Relatos atuais dão conta que esses campos não apenas seguem existindo, mas também, recebendo milhares de pessoas a cada ano. Em paralelo, está a situação da minoria “uigur”. Trata-se de um grupo de pessoas praticantes do islamismo, que habitam especialmente a Região Noroeste da China (próxima da fronteira com Paquistão e Afeganistão, cuja capital é Xinjiang), falantes de um idioma muito mais próximo do turco do que do chinês e de caracteres absolutamente diferentes.
Antes de Mao, os uigures chegaram a declarar independência, mas foram sufocados pelo regime comunista. Numa tentativa de “padronizar” sua região noroeste e suprimir potenciais dissidências, o governo de Pequim enviou para a região uigur chineses de etnias tradicionais, falantes do mandarim e de hábitos semelhantes aos da região costeira do país. Desde então, a minoria uigur passou a sofrer discriminações variadas e – de acordo com poucos relatos que chegam de lá – ser enviada para campos de trabalhos forçados.
Em dezembro de 2020, surgiram relatos de que os uigures estavam sendo submetidos a jornadas de trabalho extenuantes em lavouras de algodão, num regime de trabalho forçado equivalente à escravidão. Há poucos dias, notícias sobre pessoas torturadas, espancadas e acorrentadas chegaram até nós. Dissidentes da região de Xinjiang declararam que a mera instalação do aplicativo WhatsApp é suficiente para a detenção. Toda essa situação faz com que potências ocidentais acusem a China de genocídio e crimes contra a humanidade.
Como forma de pressionar o governo de Xi Jinping, os EUA decidiram não enviar representantes para os jogos de inverno.

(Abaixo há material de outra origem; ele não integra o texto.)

File: config.mk
export PLATFORM = sky130hd
export DESIGN_NAME = axon_scanner
export DESIGN_NICKNAME = d
export VERILOG_FILES = /design/src/rtl/axon_scanner_pkg.sv /design/src/rtl/lowest_set_bit.sv /design/src/rtl/axon_scanner.sv
export SDC_FILE = /design/constraint.sdc
export NUM_CORES = 1
export LEC_CHECK = 0
export ABC_AREA = 1
export CORE_MARGIN = 2
export CORE_UTILIZATION = 30
export CTS_BUF_LIST = sky130_fd_sc_hd__clkbuf_16
export CTS_CLUSTER_DIAMETER = 30
export DETAILED_ROUTE_END_ITERATION = 6
export GPL_ROUTABILITY_DRIVEN = 0
export GPL_TIMING_DRIVEN = 0
export HOLD_SLACK_MARGIN = 0.05
export MAX_ROUTING_LAYER = met4
export PLACE_DENSITY = 0.64
export SLEW_MARGIN = 20
export SYNTH_ARGS = -nofsm -noshare
export SYNTH_HDL_FRONTEND = slang
export SYNTH_SLANG_ARGS = --single-unit
File: constraint.sdc
create_clock -name neuron_clk -period 3.2 [get_ports neuron_clk]
set_input_delay 0.48 -clock neuron_clk [delete_from_list [all_inputs] [get_ports neuron_clk]]
set_output_delay 0.48 -clock neuron_clk [all_outputs]
set_load 0.1 [all_outputs]
File: src/rtl/axon_scanner_pkg.sv
// Shared definitions for the axon scanner: scan FSM state encoding.
package axon_scanner_pkg;

    typedef enum logic [1:0] {
        ST_IDLE = 2'd0,
        ST_SCAN = 2'd1,
        ST_DONE = 2'd2
    } scan_state_t;

endpackage

File: src/rtl/lowest_set_bit.sv
// Combinational priority encoder: index of the lowest set bit of vec.
module lowest_set_bit #(
    parameter int IDX_W = 3
) (
    input  logic [(1<<IDX_W)-1:0] vec,
    output logic [IDX_W-1:0]      idx,
    output logic                  any_set
);

    localparam int N = 1 << IDX_W;

    // Walk from the top down so the lowest set bit is the last one written.
    always_comb begin
        idx = '0;
        for (int i = N - 1; i >= 0; i--) begin
            if (vec[i]) idx = IDX_W'(i);
        end
        any_set = |vec;
    end

endmodule

File: src/rtl/axon_scanner.sv
// Serialises a per-step axon spike vector into a valid/ready stream of
// axon indices, lowest index first, with spike count and done pulse.
module axon_scanner
    import axon_scanner_pkg::*;
#(
    parameter int AXON_CNT_BIT_WIDTH = 3,
    parameter     X_ID               = "1",
    parameter     Y_ID               = "1"
) (
    input  logic                                neuron_clk,
    input  logic                                neuron_reset,
    input  logic                                start,
    input  logic [(1<<AXON_CNT_BIT_WIDTH)-1:0]  spike,
    output logic                                axon_valid,
    output logic [AXON_CNT_BIT_WIDTH-1:0]       axon_id,
    input  logic                                axon_ready,
    output logic                                busy,
    output logic                                scan_done,
    output logic [AXON_CNT_BIT_WIDTH:0]         spike_count,
    output logic                                overrun
);

    localparam int NUM_VEC = 1 << AXON_CNT_BIT_WIDTH;

    // Tile ids only name simulation dumps; reject empty ids at elaboration.
    if (X_ID == "" || Y_ID == "") begin : g_bad_tile_id
        $error("axon_scanner: X_ID/Y_ID must not be empty");
    end

    scan_state_t          state, state_nxt;
    logic [NUM_VEC-1:0]   pending;
    logic [NUM_VEC-1:0]   pending_clr;
    logic                 any_set;
    logic                 handshake;

    lowest_set_bit #(.IDX_W(AXON_CNT_BIT_WIDTH)) u_lsb (
        .vec     (pending),
        .idx     (axon_id),
        .any_set (any_set)
    );

    // x & (x-1) drops exactly the lowest set bit, i.e. the axon on offer.
    assign pending_clr = pending & (pending - 1'b1);
    assign axon_valid  = (state == ST_SCAN) && any_set;
    assign busy        = (state != ST_IDLE);
    assign scan_done   = (state == ST_DONE);
    assign handshake   = axon_valid && axon_ready;

    // State register.
    always_ff @(posedge neuron_clk) begin
        if (neuron_reset) state <= ST_IDLE;
        else              state <= state_nxt;
    end

    // Next-state decode.
    always_comb begin
        state_nxt = state;
        case (state)
            ST_IDLE: if (start) state_nxt = (spike != '0) ? ST_SCAN : ST_DONE;
            ST_SCAN: if (handshake && pending_clr == '0) state_nxt = ST_DONE;
            ST_DONE: state_nxt = ST_IDLE;
            default: state_nxt = ST_IDLE;
        endcase
    end

    // Pending vector, spike count and sticky overrun flag.
    always_ff @(posedge neuron_clk) begin
        if (neuron_reset) begin
            pending     <= '0;
            spike_count <= '0;
            overrun     <= 1'b0;
        end else begin
            if (state == ST_IDLE && start) begin
                pending     <= spike;
                spike_count <= '0;
            end else if (handshake) begin
                pending     <= pending_clr;
                spike_count <= spike_count + 1'b1;
            end
            if (start && state != ST_IDLE) overrun <= 1'b1;
        end
    end

endmodule

Word level (Yosys, flattened, before mapping)
Cells that the tools add are included.
{"block": "totals", "wordCells": 38, "register_bits": 15, "output_inout_bits": 11}
{"block": "op_classes", "reduce_logical": 13, "add_sub_neg": 2, "bitwise_logic": 1, "mux": 14, "eq_ne": 4}
{"op": "two-way mux 3 bit", "n": 8}
{"op": "two-way mux 8 bit", "n": 2}
{"op": "bitwise AND 8 bit", "n": 1}
{"op": "logical NOT 8 bit", "n": 1}
{"op": "nonzero test 8 bit", "n": 1}
{"op": "OR reduction 8 bit", "n": 1}
{"op": "subtractor 8 x 1 -> 8 bit (second input constant)", "n": 1}
{"op": "two-way mux 2 bit", "n": 3}
{"op": "logical AND 1 bit", "n": 5}
{"op": "adder 4 x 1 -> 4 bit (second input constant)", "n": 1}
{"op": "case mux 2 bit (2 select lines)", "n": 1}
{"op": "nonzero test 2 bit", "n": 2}
{"op": "== test 2 x 1 -> 1 bit (second input constant)", "n": 1}
{"op": "== test 2 bit (second input constant)", "n": 1}
{"op": "logical NOT 2 bit", "n": 1}
{"op": "!= test 2 x 1 -> 1 bit (second input constant)", "n": 1}
{"op": "!= test 2 bit (second input constant)", "n": 1}
{"op": "AND reduction 2 bit", "n": 1}
{"op": "OR reduction 2 bit", "n": 1}

Depth between registers and ports, before layout
Gate-level depths: netlist of the first run.
{"block": "logic_depth", "word_depth": 8, "depth_mapped": 9, "depth_no_buf": 9}

Modules after synthesis
Synthesis of the first run repeated with hierarchy kept, for this count alone.
{"block": "unflattened", "hier_cells": 137, "area_unflattened_um2": 892.1}
{"mod": "axon_scanner", "area_per_inst_um2": 793.3, "n_inst": 1, "cells_per_inst": 115}
{"mod": "lowest_set_bit", "area_per_inst_um2": 98.8, "n_inst": 1, "cells_per_inst": 22}

Worst setup path after synthesis of the first run
Ideal clock, no wire load.
{"block": "synth_timing", "path_kind": "register to output", "start": "reg state[0]", "end": "out axon_valid", "setup_slack_ns": 0.606, "arrival_ns": 2.114, "stages_incl_launch_ff": 4, "cell_sequence": "dfxtp_1 -> inv_1 -> nor2_2 -> a21boi_1"}
{"block": "synth_between", "elab_chain_len": 2}
{"item": "from (decl)", "line_no": "axon_scanner.sv:30", "text": "scan_state_t state, state_nxt;"}
{"item": "from (signal assigned)", "line_no": "axon_scanner.sv:52", "text": "else state <= state_nxt;"}
{"item": "== test 2 x 1 -> 1 bit", "line_no": "axon_scanner.sv:44", "text": "assign axon_valid = (state == ST_SCAN) && any_set;"}
{"item": "logical AND 1 bit", "line_no": "axon_scanner.sv:44"}
{"item": "to (decl)", "line_no": "axon_scanner.sv:14", "text": "output logic axon_valid,"}
No other way between the ends.

Final worst setup path of the first run
Same ends and word-level chain as after synthesis.

==> results_dict.tcl, run 1 <==
set metrics [dict create \
    drt_iter0_markers 20 \
    insertion_delay_ns 0.24 \
    rsz0062_at_grt "false" \
    grt_use_total_pct 13.92 \
    critPathKind "reg -> out" \
    root_buffer "clkbuf_16" \
    drive_gt1_share_pct 11.18 \
    routed_via_density 4.756 \
    hold_viol 0 \
    die_y_um 58.72 \
    failed_checks "design-rule violations" \
    antenna_left 0 \
    netlist_top_cells_area "dfxtp_1 (33%), nor2_1 (13%), nand2_1 (12%)" \
    dp_slack_ns 0.6339 \
    finish.utilization_pct 44.11 \
    status "complete, but fails checks" \
    holdWs_ns 0.4866 \
    finClkSkew_ns 0.001689 \
    drv_slew 0 \
    power.leakage_uw 0.0005448 \
    rrSetupSlack_ns 1.83 \
    powerDensity_nw_per_um2 656.9 \
    clk_path_buf_depth 2 \
    grt_max_degree 11 \
    overflow 0 \
    synthCells 144 \
    grt_pass1_wl_mm 3.663 \
    endpoint_kind "output port" \
    fin_nets 184 \
    vias 956 \
    final.setup.worst_slack_ns 0.3947 \
    fin_crit_ns 2.805 \
    min_path_type "reg -> reg" \
    grt_pass1_vias 903 \
    synth.cell_area_um2 898.4 \
    startpoint_type "register" \
    row_count 19 \
    fin_setup_tns_ns 0 \
    cts_tree "yes" \
    ys_seq_area_share_pct 33.43 \
    synth_top_area_share_pct 33.43 \
    clock_sink_count 15 \
    core_um2 2805 \
    worstPathRequired_ns 2.72 \
    timing.fmax_ghz 0.3565 \
    drcViolationCount 1 \
    cts_setup_buffers 0 \
    worst_pin_slew_ns 0.9713 \
    ctsResizeCount 0 \
    critPathMaxFanout 4 \
    numPortBuffers 22 \
    peakVddDrop_mv 0.3060 \
    drt_pass1_iterations 6 \
    synth_nets 157 \
    die_width_um 58.72 \
    yosys.area.top_type "dfxtp_1" \
    postLayoutCellArea_um2 1237 \
    htree_levels 1 \
    ys_types 20 \
    ys_seq_elements 15 \
    max_cap_viol_count 0 \
    antenna_found_initial 0 \
    postCtsHoldBufs 0 \
    clkSlewWorstSetupHoldPaths_ns 0.05 \
    wl_per_cell_um 10.89 \
    area_growth_pct 37.74 \
    drt-total-wl_mm 2.188 \
    io_pins 23 \
    placed_area_um2 1157 \
    die_area_um2 3448 \
    num_antenna_cells 0 \
    avgSynthCellArea_um2 6.239 \
    cts_made_buffers 3 \
    yosysWarnings 0 \
    final.period_utilization_pct 87.67 \
    start_util_pct 32.02 \
    setup_viol 0 \
    post-dp-hpwl_mm 1.781 \
    cp.arrival_ns 2.33 \
    slew_headroom_pct 35.04 \
]
-- cell families (layout without fill, tap and decap cells) --
| kind of cell | count (synthesis) | in the layout | synth area share (%) |
|---|---|---|---|
| compound gates | 27 | 27 | 15.32 |
| fa+ha+maj | 1 | 1 | 1.393 |
| flops | 15 | 15 | 33.43 |
| simple gates | 79 | 79 | 39.14 |
| xor+xnor | 2 | 2 | 1.950 |
| buf+inv | 20 | 46 | 8.774 |
-- per-stage QoR --
stage	cells	power, uW
2_1_floorplan	144	493.9
3_3_place_gp	197	573.6
3_5_place_dp	197	577.4
4_1_cts	201	820.3
5_1_grt	201	859.0
6_report	201	812.9
-- cells in the mapped netlist, drive strengths merged --
| master | count |
|---|---|
| a21boi | 1 |
| a21oi | 10 |
| buf | 1 |
| dfxtp | 15 |
| ha | 1 |
| inv | 19 |
| nand2 | 33 |
| nand3 | 9 |
| nor2 | 36 |
| nor3 | 1 |
| o21ai | 16 |
| xor2 | 2 |
-- cells in the final DEF, fill, tap and decap left out, types with 2 or more instances in the layout --
cell type	n
nand2_1	29
nand2_2	3
nor2_2	3
inv_1	14
clkbuf_16	3
o21ai_1	8
xor2_1	2
o21ai_0	8
dfxtp_1	15
nor2_1	32
nand3_1	8
clkdlybuf4s50_1	22
inv_2	4
a21oi_1	10
-- power breakdown --
part / total, uW / leakage [uW] / internal, uW / switching, uW
sequential: 225 / 0.000123 / 205 / 20.1
combinational: 348 / 0.000381 / 95.4 / 253
clock: 239 / 0.0000409 / 167 / 72.9
total: 813 / 0.000545 / 467 / 346
-- worst max-delay path, cell delays in order (launching register included) --
cell	delay, ns
dfxtp_1	0.34
inv_1	0.08
nor2_2	0.21
a21boi_1	0.27
clkdlybuf4s50_1	1.17
-- registers in the layout, indices dropped and copies added (netlist names) --
name	count
spike_count	4
overrun	1
pending	8
state	2
-- area by class of cell --
| cell class | instances | area [um2] |
|---|---|---|
| clock buffer | 3 | 75.07 |
| fill | 308 | 1568 |
| clock inverter | 1 | 5.005 |
| timing repair buffer | 22 | 220.2 |
| inverter | 19 | 73.82 |
| sequential | 15 | 300.3 |
| tap | 31 | 38.79 |
| multi-input combinational | 109 | 519.2 |
| buffer | 1 | 5.005 |
-- path summary, 6_finish.rpt --
| kind | startpoint | depth (start not counted) | end |
|---|---|---|---|
| worst min register to register | overrun | 2 | overrun |
| worst max-delay path | state[0] | 4 | axon_valid |
| worst min-delay path | overrun | 2 | overrun |
| worst max register to register | pending[0] | 9 | state[0] |
-- layer usage --
metal	track usage, %	up-vias	wire, um	part of all wire (%)
met3	1.978	2	54	2.5
li1	-	506	-	-
met4	5.844	0	19	0.87
met5	-	-	0	0
met2	22.22	17	1050	48
met1	17.57	431	1064	49
(Power assumes the default switching activity.)
==> run 2, diff against run 1 <==
--- a/config.mk
+++ b/config.mk
@@ -9,7 +9,7 @@
 export CORE_MARGIN = 2
 export CORE_UTILIZATION = 30
 export CTS_BUF_LIST = sky130_fd_sc_hd__clkbuf_16
-export CTS_CLUSTER_DIAMETER = 30
+export CTS_CLUSTER_DIAMETER = 200
 export DETAILED_ROUTE_END_ITERATION = 6
 export GPL_ROUTABILITY_DRIVEN = 0
 export GPL_TIMING_DRIVEN = 0
==> results of run 2 <==
The final DEF is identical to that of run 1; final timing and power are the same.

A Rússia de Putin – discordante tradicional das posições estadunidenses – confirmou presença nos jogos. A tentativa chinesa de domínio sobre Hong Kong e suas incursões em espaço aéreo e marítimo de Taiwan também são motivos alegados para o boicote de EUA, Canadá, Reino Unido e Austrália.
A União Europeia está, até então, dividida sobre o assunto, e nenhuma posição conjunta foi tomada. Por mais nobre que seja o apoio à causa uigur, o amparo a essas pessoas já deveria ter vindo há tempos. A repressão de Pequim a essa minoria ocorre desde a década de 1990. Os EUA, que agora acusam a China de violar Direitos Humanos, já patrocinaram ditaduras, depuseram governos e praticaram atos abomináveis na prisão de Guantánamo em Cuba e de Abu Ghraib no Iraque.
A tortura que os chineses praticam contra os uigures é tão execrável quanto a tortura institucionalizada pela CIA e chamada de “táticas singulares de interrogatório”. No fundo, a pauta dos Direitos Humanos, que deveria ser mais cara do que qualquer outra, parece estar sendo utilizada como cortina de fumaça para a manutenção de disputas comerciais.
Enquanto esperamos que 2022 nos livre da pandemia e traga boas novidades, os velhos confrontos permanecem: guerra comercial, disputas por áreas de influência e os Direitos Humanos como preocupação apenas quando convém. Muda o calendário, permanece a hipocrisia.
(*) – Doutorando em estratégia, professor de Geopolítica e Negócios Internacionais, é coordenador do curso de Comércio Exterior na Universidade Positivo (UP).